Sql-server – SQL: How to delete Millions of Records from a Table without disturbing the server

sql server

A software of ours ran out of control and did put in millions/billions of uneccecary records in a table.
How can I delete them without disturbing the server?

This is what I have tried:
– setting transaction log to simple
– deleting them in batches in a script
– putting the virtual machine on a SSD
It still took 3 weeks before I aborted.

I don't really want to copy the data I want to keep and then delete the table.

Best Answer

You need a way to estimate the amount of time that your process will take. I also recommend a simple mechanism for logging how much progress that your code makes. That way you can avoid surprises when it runs 3 weeks when you weren't expecting it to. So start by getting that estimate. You say "millions/billions" of rows in the question but there's a big difference between the two. Which is it? You'll also want to design your looping code in a way such that the last batch takes about as long as the first batch. That way you'll get predictable performance. I don't know what kind of criteria you're using to identify bad rows so I can't give any advice for that.

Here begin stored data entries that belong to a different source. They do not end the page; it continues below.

--- config.mk ---
export PLATFORM = sky130hd
export DESIGN_NAME = voice_mixer_flat
export DESIGN_NICKNAME = d
export VERILOG_FILES = /design/src/rtl/voice_mixer_if.sv /design/src/rtl/voice_mixer.sv /design/src/flat_wrapper.sv
export SDC_FILE = /design/constraint.sdc
export NUM_CORES = 1
export LEC_CHECK = 0
export CORE_MARGIN = 2
export CORE_UTILIZATION = 50
export CTS_CLUSTER_SIZE = 40
export DETAILED_ROUTE_END_ITERATION = 10
export PLACE_DENSITY = 0.77
export SLEW_MARGIN = 20
export SYNTH_ARGS = -nofsm -noshare
export SYNTH_HDL_FRONTEND = slang
export SYNTH_SLANG_ARGS = --single-unit
--- constraint.sdc ---
create_clock -name clk_in -period 13.6 [get_ports clk_in]
set_input_delay 2.72 -clock clk_in [delete_from_list [all_inputs] [get_ports clk_in]]
set_output_delay 2.72 -clock clk_in [all_outputs]
set_load 0.02 [all_outputs]
--- src/rtl/voice_mixer_if.sv ---
// BRAM read port and mixed-sample output bundle between voice_mixer and its neighbours.
// master = mixer side, slave = wavetable BRAM / DAC side.
interface voice_mixer_if #(
  parameter int unsigned ADDR_WIDTH   = 8,
  parameter int unsigned SAMPLE_WIDTH = 16,
  parameter int unsigned COUNT_WIDTH  = 5
);
  logic                           bram_en_out;
  logic [ADDR_WIDTH-1:0]          bram_addr_out;
  logic signed [SAMPLE_WIDTH-1:0] bram_data_in;
  logic signed [SAMPLE_WIDTH-1:0] sample_out;
  logic                           sample_valid_out;
  logic [COUNT_WIDTH-1:0]         voice_count_out;

  modport master (
    output bram_en_out, bram_addr_out, sample_out, sample_valid_out, voice_count_out,
    input  bram_data_in
  );

  modport slave (
    input  bram_en_out, bram_addr_out, sample_out, sample_valid_out, voice_count_out,
    output bram_data_in
  );
endinterface

--- src/rtl/voice_mixer.sv ---
// Per-tick voice mixer: snapshots note addresses, reads one wavetable sample per active
// note, accumulates, then emits one shifted and saturated mixed sample per tick.
module voice_mixer #(
  parameter int unsigned NUM_NOTES    = 24,
  parameter int unsigned ADDR_WIDTH   = 8,
  parameter int unsigned SAMPLE_WIDTH = 16,
  parameter int unsigned BRAM_LATENCY = 2,
  parameter int unsigned MIX_SHIFT    = 3
) (
  input  logic                                clk_in,
  input  logic                                rst_in,
  input  logic                                sample_tick_in,
  input  logic [NUM_NOTES-1:0][ADDR_WIDTH-1:0] addr_in,
  input  logic [NUM_NOTES-1:0]                active_voices_in,
  voice_mixer_if.master                       mix_bus,
  output logic                                busy_out,
  output logic                                overrun_out
);

  localparam int unsigned ACC_WIDTH   = SAMPLE_WIDTH + 5;
  localparam int unsigned EXT_WIDTH   = ACC_WIDTH - SAMPLE_WIDTH;
  localparam int unsigned IDX_WIDTH   = $clog2(NUM_NOTES);
  localparam int unsigned DRAIN_WIDTH = $clog2(BRAM_LATENCY) + 1;
  localparam int unsigned COUNT_WIDTH = 5;

  localparam logic signed [ACC_WIDTH-1:0] SAT_MAX = ACC_WIDTH'((1 << (SAMPLE_WIDTH - 1)) - 1);
  localparam logic signed [ACC_WIDTH-1:0] SAT_MIN = ~SAT_MAX;

  typedef enum logic [1:0] {IDLE, SCAN, DRAIN, NORM} state_t;

  state_t                               state;
  logic [NUM_NOTES-1:0][ADDR_WIDTH-1:0] snap_addr;
  logic [NUM_NOTES-1:0]                 snap_active;
  logic [IDX_WIDTH-1:0]                 idx;
  logic [DRAIN_WIDTH-1:0]               drain_cnt;
  logic [BRAM_LATENCY-1:0]              vpipe;
  logic signed [ACC_WIDTH-1:0]          acc;
  logic [COUNT_WIDTH-1:0]               voice_cnt;

  logic                                 bram_en_c;
  logic [ADDR_WIDTH-1:0]                bram_addr_c;
  logic signed [ACC_WIDTH-1:0]          acc_shift_c;
  logic signed [SAMPLE_WIDTH-1:0]       sat_c;
  logic signed [ACC_WIDTH-1:0]          data_ext_c;

  // BRAM request straight from the snapshot; inactive notes keep the address at zero
  always_comb begin
    bram_en_c   = 1'b0;
    bram_addr_c = '0;
    if (state == SCAN && snap_active[idx]) begin
      bram_en_c   = 1'b1;
      bram_addr_c = snap_addr[idx];
    end
  end

  assign mix_bus.bram_en_out   = bram_en_c;
  assign mix_bus.bram_addr_out = bram_addr_c;

  assign data_ext_c = {{EXT_WIDTH{mix_bus.bram_data_in[SAMPLE_WIDTH-1]}}, mix_bus.bram_data_in};

  // Scale and clamp the accumulated mix into the output range
  always_comb begin
    acc_shift_c = acc >>> MIX_SHIFT;
    sat_c       = acc_shift_c[SAMPLE_WIDTH-1:0];
    if (acc_shift_c > SAT_MAX) begin
      sat_c = SAT_MAX[SAMPLE_WIDTH-1:0];
    end else if (acc_shift_c < SAT_MIN) begin
      sat_c = SAT_MIN[SAMPLE_WIDTH-1:0];
    end
  end

  always_ff @(posedge clk_in or posedge rst_in) begin
    if (rst_in) begin
      state                    <= IDLE;
      snap_addr                <= '0;
      snap_active              <= '0;
      idx                      <= '0;
      drain_cnt                <= '0;
      vpipe                    <= '0;
      acc                      <= '0;
      voice_cnt                <= '0;
      busy_out                 <= 1'b0;
      overrun_out              <= 1'b0;
      mix_bus.sample_out       <= '0;
      mix_bus.sample_valid_out <= 1'b0;
      mix_bus.voice_count_out  <= '0;
    end else begin
      mix_bus.sample_valid_out <= 1'b0;

      // Read-valid pipeline aligned with the BRAM latency
      vpipe[0] <= bram_en_c;
      for (int i = 1; i < int'(BRAM_LATENCY); i++) begin
        vpipe[i] <= vpipe[i-1];
      end

      if (vpipe[BRAM_LATENCY-1]) begin
        acc <= acc + data_ext_c;
      end

      if (sample_tick_in && state != IDLE) begin
        overrun_out <= 1'b1;
      end

      case (state)
        IDLE: begin
          if (sample_tick_in) begin
            snap_addr   <= addr_in;
            snap_active <= active_voices_in;
            acc         <= '0;
            voice_cnt   <= '0;
            idx         <= '0;
            busy_out    <= 1'b1;
            state       <= SCAN;
          end
        end
        SCAN: begin
          if (snap_active[idx]) begin
            voice_cnt <= voice_cnt + COUNT_WIDTH'(1);
          end
          if (idx == IDX_WIDTH'(NUM_NOTES - 1)) begin
            drain_cnt <= '0;
            state     <= DRAIN;
          end else begin
            idx <= idx + IDX_WIDTH'(1);
          end
        end
        DRAIN: begin
          if (drain_cnt == DRAIN_WIDTH'(BRAM_LATENCY - 1)) begin
            state <= NORM;
          end else begin
            drain_cnt <= drain_cnt + DRAIN_WIDTH'(1);
          end
        end
        NORM: begin
          mix_bus.sample_out       <= sat_c;
          mix_bus.voice_count_out  <= voice_cnt;
          mix_bus.sample_valid_out <= 1'b1;
          busy_out                 <= 1'b0;
          state                    <= IDLE;
        end
        default: state <= IDLE;
      endcase
    end
  end

endmodule
--- src/flat_wrapper.sv ---
// flat-port wrapper written by rule: the top's interface ports become plain ports
module voice_mixer_flat 
#(
  parameter int unsigned NUM_NOTES    = 24,
  parameter int unsigned ADDR_WIDTH   = 8,
  parameter int unsigned SAMPLE_WIDTH = 16,
  parameter int unsigned BRAM_LATENCY = 2,
  parameter int unsigned MIX_SHIFT    = 3
)
  (clk_in, rst_in, sample_tick_in, addr_in, active_voices_in, busy_out, overrun_out, mix_bus_bram_en_out, mix_bus_bram_addr_out, mix_bus_sample_out, mix_bus_sample_valid_out, mix_bus_voice_count_out, mix_bus_bram_data_in);
  voice_mixer_if #(.ADDR_WIDTH(ADDR_WIDTH), .SAMPLE_WIDTH(SAMPLE_WIDTH)) mix_bus_i ();
  input  logic clk_in;
  input  logic rst_in;
  input  logic sample_tick_in;
  input  logic [NUM_NOTES-1:0][ADDR_WIDTH-1:0] addr_in;
  input  logic [NUM_NOTES-1:0] active_voices_in;
  output logic busy_out;
  output logic overrun_out;
  output wire logic [$bits(mix_bus_i.bram_en_out)-1:0] mix_bus_bram_en_out;
  output wire logic [$bits(mix_bus_i.bram_addr_out)-1:0] mix_bus_bram_addr_out;
  output wire logic [$bits(mix_bus_i.sample_out)-1:0] mix_bus_sample_out;
  output wire logic [$bits(mix_bus_i.sample_valid_out)-1:0] mix_bus_sample_valid_out;
  output wire logic [$bits(mix_bus_i.voice_count_out)-1:0] mix_bus_voice_count_out;
  input wire logic [$bits(mix_bus_i.bram_data_in)-1:0] mix_bus_bram_data_in;
  assign mix_bus_bram_en_out = mix_bus_i.bram_en_out;
  assign mix_bus_bram_addr_out = mix_bus_i.bram_addr_out;
  assign mix_bus_sample_out = mix_bus_i.sample_out;
  assign mix_bus_sample_valid_out = mix_bus_i.sample_valid_out;
  assign mix_bus_voice_count_out = mix_bus_i.voice_count_out;
  assign mix_bus_i.bram_data_in = mix_bus_bram_data_in;
  voice_mixer #(.NUM_NOTES(NUM_NOTES), .ADDR_WIDTH(ADDR_WIDTH), .SAMPLE_WIDTH(SAMPLE_WIDTH), .BRAM_LATENCY(BRAM_LATENCY), .MIX_SHIFT(MIX_SHIFT)) u_core (.clk_in(clk_in), .rst_in(rst_in), .sample_tick_in(sample_tick_in), .addr_in(addr_in), .active_voices_in(active_voices_in), .mix_bus(mix_bus_i), .busy_out(busy_out), .overrun_out(overrun_out));
endmodule
Word level (Yosys, flattened, before mapping)
Index checks and enable logic that the tools add are counted.
Storage, ports and cells
  bits of input ports: 235
  logic and storage cells: 93
  flip-flop bits (word level): 277
Operators by class
  mux-type cells: 26
  add/subtract/negate cells: 4
  reduce and logical (&&, ||, !) cells: 13
  $lt $le $gt $ge: 3
  equality and inequality tests: 11
Operators by type and width (number)
  two-way mux 21 bit: 3
  binary-select mux 8 bit (select 5 bit): 1
  two-way mux 16 bit: 2
  adder 21 x 16 -> 21 bit: 1
  case mux 5 bit (2 select lines): 2
  greater-than comparator 18 x 16 -> 1 bit, second input constant: 1
  < comparator 18 x 16 -> 1 bit, second input constant: 1
  two-way mux 8 bit: 2
  two-way mux 5 bit: 3
  AND reduction 3 bit: 4
  adder 5 x 1 -> 5 bit, second input constant: 2
  two-way mux 2 bit: 5
  != test 2 bit, second input constant: 5
  case mux 2 bit (4 select lines): 1
  nonzero test 2 bit: 4
  < comparator 5 x 6 -> 1 bit, second input constant: 1
  binary-select mux 1 bit (select 5 bit): 1
  equality test 5 bit, second input constant: 1
  equality test 2 x 1 -> 1 bit, second input constant: 2
  equality test 2 bit, second input constant: 2
  two-way mux 1 bit: 4
  case mux 2 bit (2 select lines): 1
  AND reduction 2 bit: 2
  adder 2 x 1 -> 2 bit, second input constant: 1
  other kinds (4): 5

Longest topological paths before layout
Gate-level depths: netlist of run 1.
  word-level depth: 4
  gate-level depth with buffers: 10
  gate-level depth less buffers: 10

Worst setup path before layout of run 1
No wires, ideal clock.
  path type: input to register
  start point: input mix_bus_bram_data_in[0]
  end point: register u_core.acc[18]
  required time: 13.474 ns
  arrival: 4.683 ns
  stages: 10
  setup slack: 8.790 ns
  cell sequence: ha_1 > inv_1 > fa_1 > nand2b_1 > a21oi_1 > nor3_1 > or4b_1 > nand3_1 > mux2i_1 > a311o_1
Between the ends
  longest elaborated chain between the ends: 4
Ends and longest elaborated chain
  start: declaration: line flat_wrapper.sv:24  | input wire logic [$bits(mix_bus_i.bram_data_in)-1:0] mix_bus_bram_data_in;
  adder 21 x 16 -> 21 bit (*): line voice_mixer.sv:97  | acc <= acc + data_ext_c;
  two-way mux 21 bit (*): line voice_mixer.sv:96  | if (vpipe[BRAM_LATENCY-1]) begin
  two-way mux 21 bit: line voice_mixer.sv:106  | if (sample_tick_in) begin
  two-way mux 21 bit (*): line voice_mixer.sv:104  | case (state)
  end signal: assignment: line voice_mixer.sv:97
  end: declaration: line voice_mixer.sv:37  | logic signed [ACC_WIDTH-1:0] acc;
Every way passes the cells marked *; elsewhere a longest branch is shown, timed or not.
A chain may end at the register's enable or synchronous reset.

Worst setup path in the final report of run 1
  start point: register u_core.idx[1]
  end point: output mix_bus_bram_addr_out[6]
Between the ends
  longest elaborated chain between the ends: 4
  elaborated cells on any way between the ends: 6
  classes of those cells: mux (5); reduce/logical (1)
Ends and longest elaborated chain
  start: declaration: line voice_mixer.sv:34  | logic [IDX_WIDTH-1:0] idx;
  start signal: assignment: line voice_mixer.sv:124  | idx <= idx + IDX_WIDTH'(1);
  binary-select mux 1 bit (select 5 bit): line voice_mixer.sv:50  | if (state == SCAN && snap_active[idx]) begin
  two-way mux 1 bit (not written as such): line voice_mixer.sv:50
  logical AND 1 bit: line voice_mixer.sv:50
  two-way mux 8 bit (*): line voice_mixer.sv:50
  end: declaration: line flat_wrapper.sv:20  | output wire logic [$bits(mix_bus_i.bram_addr_out)-1:0] mix_bus_bram_addr_out;
Every way passes the cells marked *; elsewhere a longest branch is shown, timed or not. The select of a mux whose other input is x is not followed.

==> impl_metrics.json, run 1 <==
{
  "status": "completed",
  "cts_htree_levels": 1,
  "rr_startpoint": "u_core.state[1]$_DFFE_PP0P_",
  "vias_per_cell": 5.50,
  "hold_end": "u_core.vpipe[1]$_DFF_PP0_",
  "grt_overflow_total": 0,
  "n_fill_cell": 2232,
  "num_vias": 11800,
  "seq_area_frac_synth_pct": 50.2,
  "end_kind": "output port",
  "die_h_um": 170,
  "crit_path_max_incr_delay_ns": 0.67,
  "cap_violations": 0,
  "grt_pass1_wl_um": 60700,
  "switchingPower_mw": 1.48,
  "min_path_type": "reg2reg",
  "nNetsFinal": 2038,
  "layout_min_cycle_time_ns": 6.93,
  "gp_congestion": 0.887,
  "crit_slowest_cell": "clkdlybuf4s50_1",
  "worstReg2RegEnd": "u_core.snap_addr[174]$_DFFE_PP0P_",
  "drive_gt1_share_pct": 6.68,
  "area_delta_synth_final_pct": 27.8,
  "hpwl_um": 27500,
  "die_area_mm2": 0.0289,
  "synth-edff-count": 0,
  "rows": 60,
  "cts_buffers": 29,
  "max_slew_margin_pct": 32.5,
  "drt_iter0_drc": 892,
  "pwr-share-comb_pct": 39.7,
  "cts.reportedPaths.clkPinSlew_ns": 0.07,
  "ys_seq_elements": 277,
  "postCtsHoldBufs": 0,
  "post-route-period-util_pct": 51.0,
  "crit_fanout": 43,
  "cts_buffer_depth": 3,
  "grt_max_degree": 125,
  "antenna_cells": 0,
  "ff2ff_setup_slack_ns": 10.13,
  "min_from": "u_core.vpipe[0]$_DFF_PP0_",
  "ys_warn_count": 0,
  "setup_tns_ns": 0,
  "regArea_mm2": 0.00694,
  "fmax_mhz": 144,
  "cts_resized": 0,
  "r2r_cells": 7,
  "pwr-share-clk_pct": 21.6,
  "grt_use_total_pct": 26.7,
  "netlist_instances": 1558,
  "crit_start": "u_core.idx[1]$_DFFE_PP0P_",
  "multi_input_area_mm2": 0.00637,
  "p_per_area_mw_per_mm2": 218,
  "die_w_um": 170,
  "p_int_mw": 2.37,
  "power_frac_seq_pct": 38.7,
  "cts-root-buf": "clkbuf_16",
  "portBuffers": 267,
  "start_util_pct": 51.1,
  "worst_setup_path_start_kind": "register",
  "routed_wl_um": 38700,
  "setup_viol": 0,
  "final_cells": 2138,
  "first_global_vias": 11400,
  "worstPathCellList": "buf_4, nand2b_1, o22ai_1, or4_1, o311ai_4, nand2_1, nor2_1, clkdlybuf4s50_1",
  "tritoncts": "built",
  "grt_setup_unrepaired": "false",
  "antenna_found_initial": 0,
  "io_pins": 268,
  "cts_setup_buffers": 0,
  "async_flop_share_pct": 100,
  "worst_ep_required_time_ns": 10.88,
  "power_leakage_nw": 8.44,
  "vdd_ir_drop_max_v": 0.000118,
  "path_class": "reg2out",
  "syn_area_mm2": 0.0138,
  "core_area_mm2": 0.0270,
  "drc": 0,
  "hold_viol_final": 0,
  "worst_pin_slew_ns": 1.01,
  "min_path_cells": 0,
  "switching_share_pct": 38.4,
  "syn_avg_cell_area_um2": 8.86,
  "slew_violations": 0,
  "dr.pass1.iters": 7,
  "ys.flop_type": "dfrtp_1",
  "insertion_delay_ns": 0.56,
  "dp.cells": 2085,
  "yosysUniqueCellTypes": 57,
  "synthesis.nets": 1821,
  "finalClockSkew_ns": 0.00908,
  "ant_nets": 0,
  "routedWlPerCell_um": 18.1,
  "critPathArrivalTime_ns": 4.21,
  "cts.sinks": 277
}
through the flow:
step	instance area, µm²	total power [mW]	hold slack [ns]	util [%]	setup WS, ns
4_1_cts	17600	3.85	0.353	65.3	6.72
3_3_place_gp	16600	2.95	0.335	61.5	7.34
6_report	17600	3.85	0.352	65.3	6.67
5_1_grt	17600	4.10	0.361	65.3	6.43
2_1_floorplan	13800	2.50	0.331	-	3.24
3_5_place_dp	16600	3.00	0.339	61.5	7.31
synth_stat cells, types with 3 or more instances:
master	count	area share, %
inv_1	33	0.90
nand4_1	6	0.27
mux2_2	17	1.4
xor2_1	7	0.44
nand3_1	9	0.33
xnor2_1	9	0.57
a21o_1	4	0.22
nor2_1	68	1.8
a21oi_1	38	1.4
buf_2	7	0.25
o21ai_0	49	1.8
buf_4	3	0.16
mux2i_1	47	3.4
buf_1	11	0.30
ha_1	27	2.4
o211ai_1	18	0.98
o22ai_1	10	0.45
nor3_1	10	0.36
a22o_1	3	0.19
o221ai_1	17	1.1
nand2_1	720	20
and3_1	6	0.27
a31oi_1	5	0.23
nand2b_1	4	0.18
mux4_2	37	6.0
a211oi_1	10	0.54
nor2b_1	3	0.14
clkbuf_1	69	1.9
dfrtp_1	277	50
nor4_1	3	0.14
power by group through the flow:
stage	registers [mW]	clock network, mW	logic (mW)
floorplan	1.38	0	1.12
global placement	1.48	0	1.46
detailed placement	1.49	0	1.52
CTS	1.48	0.842	1.53
global route	1.53	0.873	1.70
finish	1.49	0.833	1.53
per-layer routing:
metal,routed length [µm],GRT usage (%),vias up
met1,16800,37.9,5709
met3,2280,4.05,72
met2,18300,42.2,385
met4,1260,9.18,0
met5,0,0,-
li1,-,-,5584
worst max-delay path by stage:
| stage | to | slack [ns] | cells past startpoint |
|---|---|---|---|
| global placement | mix_bus_bram_addr_out[5] | 7.34 | 8 |
| floorplan | u_core.acc[0]$_DFF_PP0_ | 3.24 | 1 |
| finish | mix_bus_bram_addr_out[6] | 6.67 | 8 |
| global route | mix_bus_bram_addr_out[4] | 6.43 | 8 |
| CTS | mix_bus_bram_addr_out[5] | 6.72 | 8 |
| detailed placement | mix_bus_bram_addr_out[5] | 7.31 | 8 |
flip-flops by register name, summed over array words and instances (netlist names):
signal                           count
u_core.busy_out                      1
u_core.state                         2
u_core.voice_cnt                     5
u_core.mix_bus.sample_valid_out      1
u_core.snap_active                  24
u_core.idx                           5
u_core.vpipe                         2
u_core.mix_bus.sample_out           16
u_core.drain_cnt                     2
u_core.acc                          21
u_core.snap_addr                   192
u_core.mix_bus.voice_count_out       5
u_core.overrun_out                   1
critical path: cells and delay by family (launching register included):
| kind | cells | cell delay, ns |
|---|---|---|
| simple gates | 4 | 1.80 |
| flops | 1 | 0.34 |
| compound gates | 2 | 0.33 |
| buf+inv | 2 | 1.19 |
cell families after synthesis:
kind of cell    Yosys count  synth area share [%]
xor+xnor                 16                  1.02
compound gates          171                  7.99
mux                     101                  10.8
flops                   277                  50.2
fa+ha+maj                28                  2.59
simple gates            839                  23.7
buf+inv                 126                  3.64
cell type report:
type / instances / area share [%]
multi-input cells: 1155 / 36.1
clock buffers: 41 / 4.77
inverters: 34 / 0.766
well taps: 341 / 2.42
repair buffers: 278 / 15.6
clock inverters: 12 / 0.965
flip-flops and latches: 277 / 39.3
placed cells by master, fill, tap and decap left out, types with 17 or more instances in the layout:
master           Yosys  layout
o221ai_1            17      17
mux4_2              37      37
nand2_1            720     719
mux2_2              17      17
o211ai_1            18      18
a21oi_1             38      38
clkdlybuf4s50_1      0     267
dfrtp_1            277     275
inv_1               33      32
ha_1                27      27
clkbuf_16            0      29
mux2i_1             47      47
o21ai_0             49      49
nor2_1              68      68
Power figures use the tool's default switching activity.
[config.mk]
export PLATFORM = sky130hd
export DESIGN_NAME = tick_scheduler
export DESIGN_NICKNAME = d
export VERILOG_FILES = /design/src/rtl/tick_pkg.sv /design/src/rtl/tick_channel.sv /design/src/rtl/tick_scheduler.sv
export SDC_FILE = /design/constraint.sdc
export NUM_CORES = 1
export LEC_CHECK = 0
export CELL_PAD_IN_SITES_DETAIL_PLACEMENT = 0
export CELL_PAD_IN_SITES_GLOBAL_PLACEMENT = 1
export CORE_ASPECT_RATIO = 1.75
export CORE_MARGIN = 2
export CORE_UTILIZATION = 48
export DETAILED_ROUTE_END_ITERATION = 10
export GPL_TIMING_DRIVEN = 0
export HOLD_SLACK_MARGIN = 0.03
export MAX_ROUTING_LAYER = met4
export PLACE_DENSITY_LB_ADDON = 0.1
export SLEW_MARGIN = 20
export SYNTH_ARGS = -nofsm -noshare
export SYNTH_HDL_FRONTEND = slang
export SYNTH_SLANG_ARGS = --single-unit
export TNS_END_PERCENT = 100
[constraint.sdc]
create_clock -name Clk -period 3.8 [get_ports Clk]
set_input_delay 0.38 -clock Clk [delete_from_list [all_inputs] [get_ports Clk]]
set_output_delay 0.38 -clock Clk [all_outputs]
set_load 0.01 [all_outputs]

The basic strategy that you want to use for the delete depends on the structure of the table and the percentage of bad rows in it:

  1. If you're deleting the majority of rows from a heap then realistically you can't design a looping paradigm that runs in constant time. The best I know if is to delete the top N rows in a loop and to stop when you delete less than N rows. Be sure to use the TABLOCK hint when doing the DELETE. Otherwise SQL Server will not free up pages from deleted rows which means that the final batch will essentially do a full scan of all of the previous rows in the table.

  2. If you're deleting the majority of rows from a clustered table then loop over the clustered index. Avoid looping over the same row more than once.

  3. If you're deleting a minority of rows from a heap or clustered table, consider creating a nonclustered index that will help identify the next batch of rows to delete. If possible you could consider a filtered index so you don't do more work than necessary when creating it. Avoid looping over the same row more than once.

There are a few things that might improve the speed of your process:

  • The delete part of the query will run single threaded so increasing CPU single core speed and getting at least 2 dedicated CPUs for your VM will help. If your VM is oversubscribed for resources that can lead to unpredictable performance. Here I'm assuming that the query to identify rows to delete is simple enough that it will be run entirely in serial. If not the number of CPUs available to SQL Server may become important.

  • Increasing the disk speed of your data and log files can help. As a general rule of thumb, switching to simple recovery model will not reduce the amount of data logged to the transaction log except if minimal logging is used. Minimal logging cannot be used for DELETE statements. All you gained by switching was not having to do transaction log backups.

  • Disabling all nonclustered indexes before doing the delete will help. Rebuild them after all of the bad rows are deleted.

The fastest delete is the one that you don't have to do. You said that you don't want to have to copy the data. That's fine, I assume you have good reasons for that. But know that you might be passing on a solution that runs in hours as opposed to days or weeks.